Bei Protesten der Opposition in Ugandas Hauptstadt Kampala sind der Polizei zufolge 16 Menschen getötet worden. Zudem seien 65 verletzt und 350 festgenommen worden, teilte Polizeisprecher Patrick Onyango am Donnerstag mit. Am Mittwoch wurde Ugandas beliebter Popstar und Oppositionspolitiker Bobi Wine während seines Wahlkampfes festgenommen.

Dem Künstler mit dem bürgerlichen Namen Robert Kyagulanyi wurde fahrlässiges Handeln und das Abhalten einer unerlaubten Versammlung während der Corona-Pandemie vorgeworfen. Daraufhin kam es in Kampala und anderen Orten zu gewalttätigen Demonstrationen. Sicherheitskräfte setzten unter anderem scharfe Munition und Tränengas gegen die Proteste ein. Laut der Polizei hätten Demonstranten auch Gebäude geplündert, Autos beschädigt, Reifen verbrannt und Straßen blockiert.

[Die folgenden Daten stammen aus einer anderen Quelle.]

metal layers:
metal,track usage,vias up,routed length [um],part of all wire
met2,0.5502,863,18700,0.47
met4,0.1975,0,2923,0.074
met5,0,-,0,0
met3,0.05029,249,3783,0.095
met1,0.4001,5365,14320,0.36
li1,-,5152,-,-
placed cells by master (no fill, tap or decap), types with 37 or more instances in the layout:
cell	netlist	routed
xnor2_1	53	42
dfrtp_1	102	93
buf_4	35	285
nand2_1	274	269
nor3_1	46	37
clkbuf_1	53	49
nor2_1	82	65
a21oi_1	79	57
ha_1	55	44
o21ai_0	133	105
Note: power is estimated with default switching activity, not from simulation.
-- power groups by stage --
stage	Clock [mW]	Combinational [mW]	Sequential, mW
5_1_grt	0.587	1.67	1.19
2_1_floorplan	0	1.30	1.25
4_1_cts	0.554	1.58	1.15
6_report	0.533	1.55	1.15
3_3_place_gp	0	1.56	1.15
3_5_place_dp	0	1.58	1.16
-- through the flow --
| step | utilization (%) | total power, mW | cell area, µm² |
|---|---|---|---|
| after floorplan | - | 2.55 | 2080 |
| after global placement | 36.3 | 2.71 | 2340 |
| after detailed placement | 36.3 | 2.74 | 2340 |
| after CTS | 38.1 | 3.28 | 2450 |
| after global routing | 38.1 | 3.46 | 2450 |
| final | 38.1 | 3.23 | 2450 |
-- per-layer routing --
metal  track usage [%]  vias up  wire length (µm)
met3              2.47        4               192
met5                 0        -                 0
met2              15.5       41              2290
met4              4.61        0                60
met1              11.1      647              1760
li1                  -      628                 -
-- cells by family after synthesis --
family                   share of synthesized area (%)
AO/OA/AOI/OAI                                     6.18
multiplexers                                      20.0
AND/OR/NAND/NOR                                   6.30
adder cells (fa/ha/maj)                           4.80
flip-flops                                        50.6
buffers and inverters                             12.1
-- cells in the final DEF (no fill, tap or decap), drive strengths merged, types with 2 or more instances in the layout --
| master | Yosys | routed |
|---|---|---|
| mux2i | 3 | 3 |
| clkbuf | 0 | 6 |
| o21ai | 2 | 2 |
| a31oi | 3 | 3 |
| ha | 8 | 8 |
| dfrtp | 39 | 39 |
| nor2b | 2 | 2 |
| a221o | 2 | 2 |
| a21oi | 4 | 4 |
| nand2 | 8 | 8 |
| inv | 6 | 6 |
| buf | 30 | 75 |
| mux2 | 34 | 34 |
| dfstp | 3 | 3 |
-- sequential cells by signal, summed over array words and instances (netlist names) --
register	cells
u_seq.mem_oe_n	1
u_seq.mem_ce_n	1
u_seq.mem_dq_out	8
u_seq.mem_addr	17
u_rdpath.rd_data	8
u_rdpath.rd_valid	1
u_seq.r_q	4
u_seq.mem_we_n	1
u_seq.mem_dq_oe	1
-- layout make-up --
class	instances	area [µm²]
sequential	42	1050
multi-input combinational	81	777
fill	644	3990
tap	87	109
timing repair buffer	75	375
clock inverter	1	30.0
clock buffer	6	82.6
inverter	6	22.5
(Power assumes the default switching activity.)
===== src/rtl/gpls_pkg.sv =====
package gpls_pkg;

   localparam int unsigned OFF_W = 18;
   localparam int unsigned REG_W = 5;

   typedef enum logic [2:0] {
      K_NONE   = 3'd0,
      K_LOAD   = 3'd1,
      K_STORE  = 3'd2,
      K_ADDI   = 3'd3,
      K_FLOAD  = 3'd4,
      K_FSTORE = 3'd5
   } gpls_kind_e;

   typedef enum logic [1:0] {
      SZ_B = 2'd0,
      SZ_H = 2'd1,
      SZ_W = 2'd2,
      SZ_D = 2'd3
   } gpls_size_e;

   typedef struct packed {
      gpls_kind_e             kind;
      gpls_size_e             size;
      logic                   sgn;
      logic [REG_W-1:0]       rreg;
      logic [REG_W-1:0]       base;
      logic [OFF_W-1:0]       off;
      logic                   wen;
      logic                   ext32;
      logic                   ri;
   } gpls_desc_t;

endpackage


===== src/rtl/gpls_class.sv =====
module gpls_class
   import gpls_pkg::*;
#(
   parameter int unsigned XLEN = 64
) (
   input  logic [2:0]  sub_i,
   input  logic [1:0]  sel_i,
   input  logic        rt_zero_i,
   input  logic        wrap_i,
   output gpls_kind_e  kind_o,
   output gpls_size_e  size_o,
   output logic        sgn_o,
   output logic        wen_o,
   output logic        ext32_o,
   output logic        ri_o,
   output logic [1:0]  clr_o
);

   localparam bit WIDE = (XLEN == 64);

   always_comb begin
      kind_o  = K_NONE;
      size_o  = SZ_B;
      sgn_o   = 1'b0;
      wen_o   = 1'b0;
      ext32_o = 1'b0;
      ri_o    = 1'b0;
      clr_o   = 2'b00;
      unique case (sub_i)
         3'd0: begin
            kind_o = K_LOAD;
            sgn_o  = 1'b1;
            wen_o  = 1'b1;
         end
         3'd1: kind_o = K_STORE;
         3'd2: begin
            kind_o = K_LOAD;
            wen_o  = 1'b1;
         end
         3'd3: begin
            kind_o  = K_ADDI;
            wen_o   = ~rt_zero_i;
            ext32_o = WIDE & wrap_i;
         end
         3'd4: begin
            kind_o = K_LOAD;
            size_o = SZ_H;
            sgn_o  = ~sel_i[0];
            wen_o  = 1'b1;
            clr_o  = 2'b01;
         end
         3'd5: begin
            if (sel_i[0]) begin
               ri_o = 1'b1;
            end else begin
               kind_o = K_STORE;
               size_o = SZ_H;
               clr_o  = 2'b01;
            end
         end
         3'd6: begin
            kind_o = sel_i[1] ? K_FSTORE : K_FLOAD;
            size_o = sel_i[0] ? SZ_D : SZ_W;
            wen_o  = ~sel_i[1];
            clr_o  = 2'b11;
         end
         default: ri_o = 1'b1;
      endcase
   end

endmodule


===== src/rtl/gpls_align.sv =====
module gpls_align #(
   parameter int unsigned OFF_W = 18
) (
   input  logic [OFF_W-1:0] raw_i,
   input  logic [1:0]       clr_i,
   input  logic             kill_i,
   output logic [OFF_W-1:0] off_o
);

   for (genvar i = 0; i < OFF_W; i++) begin : g_bit
      if (i < 2) begin : g_low
         assign off_o[i] = raw_i[i] & ~clr_i[i] & ~kill_i;
      end else begin : g_high
         assign off_o[i] = raw_i[i] & ~kill_i;
      end
   end

endmodule


===== src/rtl/gpls_stage.sv =====
module gpls_stage
   import gpls_pkg::*;
#(
   parameter bit REG_OUT = 1'b0
) (
   input  logic       clk_i,
   input  logic       rst_ni,
   input  gpls_desc_t d_i,
   output gpls_desc_t q_o
);

   if (REG_OUT) begin : g_reg
      always_ff @(posedge clk_i or negedge rst_ni) begin
         if (!rst_ni) q_o <= '0;
         else         q_o <= d_i;
      end
   end else begin : g_comb
      logic unused_clk;
      assign unused_clk = clk_i ^ rst_ni;
      assign q_o = d_i;
   end

endmodule


===== src/rtl/gp_mem_decoder.sv =====
module gp_mem_decoder
   import gpls_pkg::*;
#(
   parameter int unsigned XLEN    = 64,
   parameter bit          REG_OUT = 1'b0,
   parameter int unsigned GP_REG  = 28,
   parameter int unsigned IW      = 32
) (
   input  logic             clk_i,
   input  logic             rst_ni,
   input  logic [IW-1:0]    instr_i,
   input  logic             wrap_i,
   output logic [2:0]       kind_o,
   output logic [1:0]       size_o,
   output logic             signed_o,
   output logic [REG_W-1:0] reg_o,
   output logic [REG_W-1:0] base_o,
   output logic [OFF_W-1:0] offset_o,
   output logic             wen_o,
   output logic             ext32_o,
   output logic             ri_o
);

   localparam int unsigned SUB_LSB = OFF_W;
   localparam int unsigned RT_LSB  = OFF_W + 3;
   localparam int unsigned TOP_USE = RT_LSB + REG_W;

   if (!(XLEN == 32 || XLEN == 64)) begin : g_bad_xlen
      $error("gp_mem_decoder: XLEN must be 32 or 64");
   end
   if (GP_REG >= (1 << REG_W)) begin : g_bad_gp
      $error("gp_mem_decoder: GP_REG out of register range");
   end
   if (IW <= TOP_USE) begin : g_bad_iw
      $error("gp_mem_decoder: IW too narrow for the field layout");
   end

   logic [2:0]       sub;
   logic [REG_W-1:0] rt;
   logic             unused_major;

   assign sub          = instr_i[SUB_LSB +: 3];
   assign rt           = instr_i[RT_LSB +: REG_W];
   assign unused_major = ^instr_i[IW-1:TOP_USE];

   gpls_kind_e c_kind;
   gpls_size_e c_size;
   logic       c_sgn, c_wen, c_ext, c_ri;
   logic [1:0] c_clr;

   gpls_class #(.XLEN(XLEN)) i_class (
      .sub_i     (sub),
      .sel_i     (instr_i[1:0]),
      .rt_zero_i (rt == '0),
      .wrap_i    (wrap_i),
      .kind_o    (c_kind),
      .size_o    (c_size),
      .sgn_o     (c_sgn),
      .wen_o     (c_wen),
      .ext32_o   (c_ext),
      .ri_o      (c_ri),
      .clr_o     (c_clr)
   );

   logic [OFF_W-1:0] c_off;

   gpls_align #(.OFF_W(OFF_W)) i_align (
      .raw_i  (instr_i[OFF_W-1:0]),
      .clr_i  (c_clr),
      .kill_i (c_ri),
      .off_o  (c_off)
   );

   gpls_desc_t d_c, d_q;

   always_comb begin
      d_c.kind  = c_kind;
      d_c.size  = c_size;
      d_c.sgn   = c_sgn;
      d_c.rreg  = c_ri ? '0 : rt;
      d_c.base  = c_ri ? '0 : REG_W'(GP_REG);
      d_c.off   = c_off;
      d_c.wen   = c_wen;
      d_c.ext32 = c_ext;
      d_c.ri    = c_ri;
   end

   gpls_stage #(.REG_OUT(REG_OUT)) i_stage (
      .clk_i  (clk_i),
      .rst_ni (rst_ni),
      .d_i    (d_c),
      .q_o    (d_q)
   );

   assign kind_o   = d_q.kind;
   assign size_o   = d_q.size;
   assign signed_o = d_q.sgn;
   assign reg_o    = d_q.rreg;
   assign base_o   = d_q.base;
   assign offset_o = d_q.off;
   assign wen_o    = d_q.wen;
   assign ext32_o  = d_q.ext32;
   assign ri_o     = d_q.ri;

   AST_RI_EMPTY: assert property (@(posedge clk_i) disable iff (!rst_ni)
      ri_o |-> (kind_o == 3'd0 && !wen_o && !ext32_o && offset_o == '0 && reg_o == '0));
   AST_BASE_GP: assert property (@(posedge clk_i) disable iff (!rst_ni)
      (kind_o != 3'd0) |-> (base_o == REG_W'(GP_REG)));
   AST_HALF_EVEN: assert property (@(posedge clk_i) disable iff (!rst_ni)
      (size_o == 2'd1) |-> !offset_o[0]);
   AST_FP_ALIGN: assert property (@(posedge clk_i) disable iff (!rst_ni)
      (kind_o == 3'd4 || kind_o == 3'd5) |-> (offset_o[1:0] == 2'b00));
   AST_EXT_ADDI: assert property (@(posedge clk_i) disable iff (!rst_ni)
      ext32_o |-> (kind_o == 3'd3));
   AST_STORE_NOWR: assert property (@(posedge clk_i) disable iff (!rst_ni)
      (kind_o == 3'd2 || kind_o == 3'd5) |-> !wen_o);

endmodule


===== config.mk =====
export PLATFORM = sky130hd
export DESIGN_NAME = gp_mem_decoder
export DESIGN_NICKNAME = d
export VERILOG_FILES = /design/src/rtl/gpls_pkg.sv /design/src/rtl/gpls_class.sv /design/src/rtl/gpls_align.sv /design/src/rtl/gpls_stage.sv /design/src/rtl/gp_mem_decoder.sv
export SDC_FILE = /design/constraint.sdc
export NUM_CORES = 1
export LEC_CHECK = 0
export ABC_AREA = 1
export BUFFER_PORTS_ARGS = -buffer_cell sky130_fd_sc_hd__buf_2
export CORE_MARGIN = 2
export CORE_UTILIZATION = 39
export DETAILED_ROUTE_END_ITERATION = 6
export PLACE_DENSITY = 0.9
export SYNTH_ARGS = -nofsm -noshare
export SYNTH_HDL_FRONTEND = slang
export SYNTH_HIERARCHICAL = 1
export SYNTH_SLANG_ARGS = --single-unit

===== constraint.sdc =====
create_clock -name vclk -period 3.4
set_input_delay 0.34 -clock vclk [all_inputs]
set_output_delay 0.34 -clock vclk [all_outputs]
set_load 0.03 [all_outputs]

==> summary.txt <==
status = complete, no violations
Yosys warnings = 6
minimum clock period = 1890 ps
Synth area leader = buf_4
distinct cell type count after synthesis = 15
crit path to = offset_o[8]
drt initial violations = 0
LEAKAGE = 0.537 nW
Initial Util = 42.6%
Setup CP Type = input port to output pin
critical path arrival = 1550 ps
final net count = 183
FILL cells = 195
Hold Vio Cnt, Final = 0
f_max = 529 MHz
crit path capture type = output pin
Post-Place Cells = 162
die area = 0.00203 mm^2
Post-CTS Setup Bufs = 0
number of sequential cells = 0
Startpoint Class = input port
Final Setup Violations = 0
Setup WS pre-CTS = 1480 ps
WP data required = 3060 ps
clk_buf instances = 0
DIE HEIGHT = 45.0 um
largest net degree at the start of global routing = 19
IO Pins = 72
DR WL/cell = 6.99 um
PwrDens = 196 mW/mm^2
maximum vdd drop = 0.0616 mV
max_cap viols = 0
Routed WL = 1.13 mm
Seq. cell area = 0 um^2
worst-path fanout max = 18
Tightest Hold Check Type = input port to output pin
final worst slack = 1510 ps
site row count = 14
Layout Cells excl Fill = 162
Yosys top cell area share = 43.4%
ranking of synthesized cells by area = buf_4, inv_1, nor2_1, nand2_1, buf_6
Final GP Congestion = 0.696
area grow syn2layout = 2.86%
via count of the routed design = 637
vias in the first global route = 431
grt total ovfl = 0
Synth Instances = 123
routed vias/inst = 3.93
Residual DRC = 0
post-DP HPWL = 1.02 mm
GRT Overall Usage = 9.59%
Final Max Slew Viols = 0
Final ANT Viol Nets = 0
Floorplan Core Area = 0.00154 mm^2
Util after Layout = 43.8%
syn avg cell area = 5.34 um^2
Worst setup startpoint = instr_i[19]
IO Port Bufs = 62
# resized after CTS = 0
Mapped Area = 657 um^2
Post-Route Setup TNS = 0 ps
Pre-antenna DRT Iters = 1
number of inserted diodes = 0
Total Power = 133 uW
antenna violations before repair = 0
share of cells above drive strength 1 = 45.9%
Seq/Total Area, Yosys = 0%
Final Cycle Share = 55.6%
global-route wire length before repair = 1.57 mm
die width = 45.0 um
cts hold-fix bufs = 0
RSZ-0062 raised after global routing = no
## worst max-delay path, stage by stage
cell,delay (ps)
buf_2,100
inv_1,60
nand2_1,90
nand2_1,60
nor2_1,360
buf_4,290
nor2_1,70
buf_2,170
## stage by stage
step | hold WS [ps] | instance area, um^2
4_1_cts | 1000 | 676
6_report | 1000 | 676
5_1_grt | 1010 | 676
3_3_place_gp | 1000 | 676
3_5_place_dp | 1000 | 676
2_1_floorplan | 859 | 661
## cell families after synthesis
group	after synthesis	synth area share (%)
and+or+nand+nor	48	30.9
AOI/OAI and AO/OA	3	2.29
buffers and inverters	71	66.3
other	1	0.571
==> src/rtl/sadma_pkg.sv <==
// Shared definitions for the short-address DMA channel.
// Assumes the register port is at least 11 bits wide so the control word fits.
package sadma_pkg;
    localparam int SRC_W = 4;
    localparam int NSRC  = 1 << SRC_W;

    localparam logic [2:0] REG_MEMPTR = 3'd0;
    localparam logic [2:0] REG_IOPTR  = 3'd1;
    localparam logic [2:0] REG_COUNT  = 3'd2;
    localparam logic [2:0] REG_CTRL   = 3'd3;
    localparam logic [2:0] REG_ENABLE = 3'd4;

    typedef enum logic [1:0] {
        XS_IDLE  = 2'd0,
        XS_READ  = 2'd1,
        XS_WRITE = 2'd2
    } xfer_state_t;

    typedef struct packed {
        logic             full_mode;  // bit10
        logic             ack_en;     // bit9
        logic             irq_en;     // bit8
        logic [SRC_W-1:0] src;        // bits7:4
        logic             io2mem;     // bit3
        logic             repeat_en;  // bit2
        logic             step_down;  // bit1
        logic             word;       // bit0
    } ctrl_t;
endpackage

==> src/rtl/sadma_regs.sv <==
// Register file and pointer/count update logic for the DMA channel.
// Assumes a software write in the same cycle as a transfer completion
// takes priority over the update caused by that completion.
module sadma_regs
    import sadma_pkg::*;
#(
    parameter int AW = 16,
    parameter int CW = 8
) (
    input  logic          clk,
    input  logic          rst_n,
    input  logic          cfg_wr,
    input  logic [2:0]    cfg_addr,
    input  logic [AW-1:0] cfg_wdata,
    output logic [AW-1:0] cfg_rdata,
    input  logic          xfer_done,
    output ctrl_t         ctrl,
    output logic [AW-1:0] mem_ptr,
    output logic [AW-1:0] io_ptr,
    output logic          en,
    output logic          irq
);
    logic [CW-1:0] count, count_init;
    logic [AW-1:0] mem_init;
    logic          end_flag;
    logic          last, is_idle, is_rpt;
    logic [AW-1:0] step, next_ptr;

    // Mode decode and next memory pointer.
    always_comb begin
        last     = (count == CW'(1));
        is_idle  = ctrl.repeat_en && ctrl.irq_en;
        is_rpt   = ctrl.repeat_en && !ctrl.irq_en;
        step     = ctrl.word ? AW'(2) : AW'(1);
        next_ptr = ctrl.step_down ? mem_ptr - step : mem_ptr + step;
    end

    // Register state: transfer updates first, software writes override.
    always_ff @(posedge clk) begin
        if (!rst_n) begin
            count      <= '0;
            count_init <= '0;
            mem_ptr    <= '0;
            mem_init   <= '0;
            io_ptr     <= '0;
            ctrl       <= '0;
            en         <= 1'b0;
            end_flag   <= 1'b0;
        end else begin
            if (xfer_done) begin
                if (!is_idle) mem_ptr <= next_ptr;
                count <= count - CW'(1);
                if (last) begin
                    if (is_rpt) begin
                        mem_ptr <= mem_init;
                        count   <= count_init;
                    end else begin
                        en       <= 1'b0;
                        end_flag <= 1'b1;
                    end
                end
            end
            if (cfg_wr) begin
                case (cfg_addr)
                    REG_MEMPTR: mem_ptr <= cfg_wdata;
                    REG_IOPTR:  io_ptr  <= cfg_wdata;
                    REG_COUNT:  count   <= cfg_wdata[CW-1:0];
                    REG_CTRL:   ctrl    <= ctrl_t'(cfg_wdata[10:0]);
                    REG_ENABLE: begin
                        if (!cfg_wdata[0]) begin
                            en <= 1'b0;
                        end else if (!en) begin
                            en         <= 1'b1;
                            end_flag   <= 1'b0;
                            mem_init   <= mem_ptr;
                            count_init <= count;
                        end
                    end
                    default: ;
                endcase
            end
        end
    end

    // Interrupt output.
    assign irq = end_flag && ctrl.irq_en;

    // Register read-back multiplexer.
    always_comb begin
        case (cfg_addr)
            REG_MEMPTR: cfg_rdata = mem_ptr;
            REG_IOPTR:  cfg_rdata = io_ptr;
            REG_COUNT:  cfg_rdata = AW'(count);
            REG_CTRL:   cfg_rdata = AW'(ctrl);
            REG_ENABLE: cfg_rdata = AW'({end_flag, en});
            default:    cfg_rdata = '0;
        endcase
    end

    // a normal-mode final transfer disables the channel.
    a_r6_normal_stops: assert property (@(posedge clk) disable iff (!rst_n)
        xfer_done && en && !ctrl.repeat_en && last |=> !en);
    // a repeat-mode transfer never disables the channel by itself.
    a_r7_repeat_keeps_en: assert property (@(posedge clk) disable iff (!rst_n)
        xfer_done && en && is_rpt && !(cfg_wr && cfg_addr == REG_ENABLE) |=> en);
    // idle mode holds the memory pointer.
    a_r8_idle_ptr_fixed: assert property (@(posedge clk) disable iff (!rst_n)
        xfer_done && is_idle && !(cfg_wr && cfg_addr == REG_MEMPTR) |=> $stable(mem_ptr));
endmodule

==> src/rtl/sadma_reqq.sv <==
// Activation source selection and pending-request counter.
// Assumes one request per cycle at most on the selected line; the
// counter saturates at 2^PW-1 and is cleared whenever the channel is not armed.
module sadma_reqq
    import sadma_pkg::*;
#(
    parameter int PW = 3
) (
    input  logic             clk,
    input  logic             rst_n,
    input  logic [NSRC-1:0]  req,
    input  logic [SRC_W-1:0] src,
    input  logic             armed,
    input  logic             take,
    output logic             have_req
);
    logic [PW-1:0] pend;
    logic          hit, inc;

    // Request hit and increment decision.
    always_comb begin
        hit = armed && req[src];
        inc = hit && ((pend != '1) || take);
    end

    // Pending counter: one up per request, one down per started transfer.
    always_ff @(posedge clk) begin
        if (!rst_n || !armed) pend <= '0;
        else if (inc && !take) pend <= pend + PW'(1);
        else if (take && !inc) pend <= pend - PW'(1);
    end

    assign have_req = armed && (pend != '0);

    // a transfer is started only against a queued request.
    a_r10_take_needs_pending: assert property (@(posedge clk) disable iff (!rst_n)
        take |-> pend != '0);
endmodule

==> src/rtl/sadma_xfer.sv <==
// Transfer sequencer: one read cycle, then one write cycle, per request.
// Assumes the bus returns read data in the same cycle as the read request.
module sadma_xfer
    import sadma_pkg::*;
#(
    parameter int AW = 16
) (
    input  logic          clk,
    input  logic          rst_n,
    input  logic          have_req,
    input  logic          io2mem,
    input  logic          word,
    input  logic [AW-1:0] mem_ptr,
    input  logic [AW-1:0] io_ptr,
    input  logic [15:0]   bus_rdata,
    output logic          take,
    output logic          done,
    output logic          bus_req,
    output logic          bus_we,
    output logic          bus_word,
    output logic [AW-1:0] bus_addr,
    output logic [15:0]   bus_wdata
);
    xfer_state_t state;
    logic [15:0] data_q;

    // Sequencer state and read-data capture.
    always_ff @(posedge clk) begin
        if (!rst_n) begin
            state  <= XS_IDLE;
            data_q <= '0;
        end else begin
            case (state)
                XS_IDLE:  if (have_req) state <= XS_READ;
                XS_READ: begin
                    state  <= XS_WRITE;
                    data_q <= word ? bus_rdata : {8'h00, bus_rdata[7:0]};
                end
                default:  state <= XS_IDLE;
            endcase
        end
    end

    // Bus drive and handshake strobes.
    always_comb begin
        take      = (state == XS_IDLE) && have_req;
        done      = (state == XS_WRITE);
        bus_req   = (state != XS_IDLE);
        bus_we    = (state == XS_WRITE);
        bus_word  = word;
        bus_wdata = data_q;
        if (state == XS_WRITE) bus_addr = io2mem ? mem_ptr : io_ptr;
        else                   bus_addr = io2mem ? io_ptr : mem_ptr;
    end

    // every read cycle is followed by a write cycle.
    a_r2_read_then_write: assert property (@(posedge clk) disable iff (!rst_n)
        bus_req && !bus_we |=> bus_req && bus_we);
endmodule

Wine will bei der Wahl Anfang 2021 Staatschef Yoweri Museveni herausfordern. Er gilt als prominenter Kritiker Musevenis und spricht die Frustrationen vieler junger Ugander an. Der seit 1986 amtierende Präsident galt zwar lange als Hoffnungsträger in dem ostafrikanischen Land, die junge Generation kritisiert heute aber die Korruption und ineffektive Regierungsführung und fordert Veränderungen. Eigentlich hätte Museveni nach seiner laufenden fünften Amtszeit nicht wieder kandidieren dürfen. Doch das Parlament hatte 2017 - trotz scharfer Kritik von Oppositionellen - mit einer Verfassungsänderung die Altersbegrenzung von 75 Jahren für Staatschefs abgeschafft.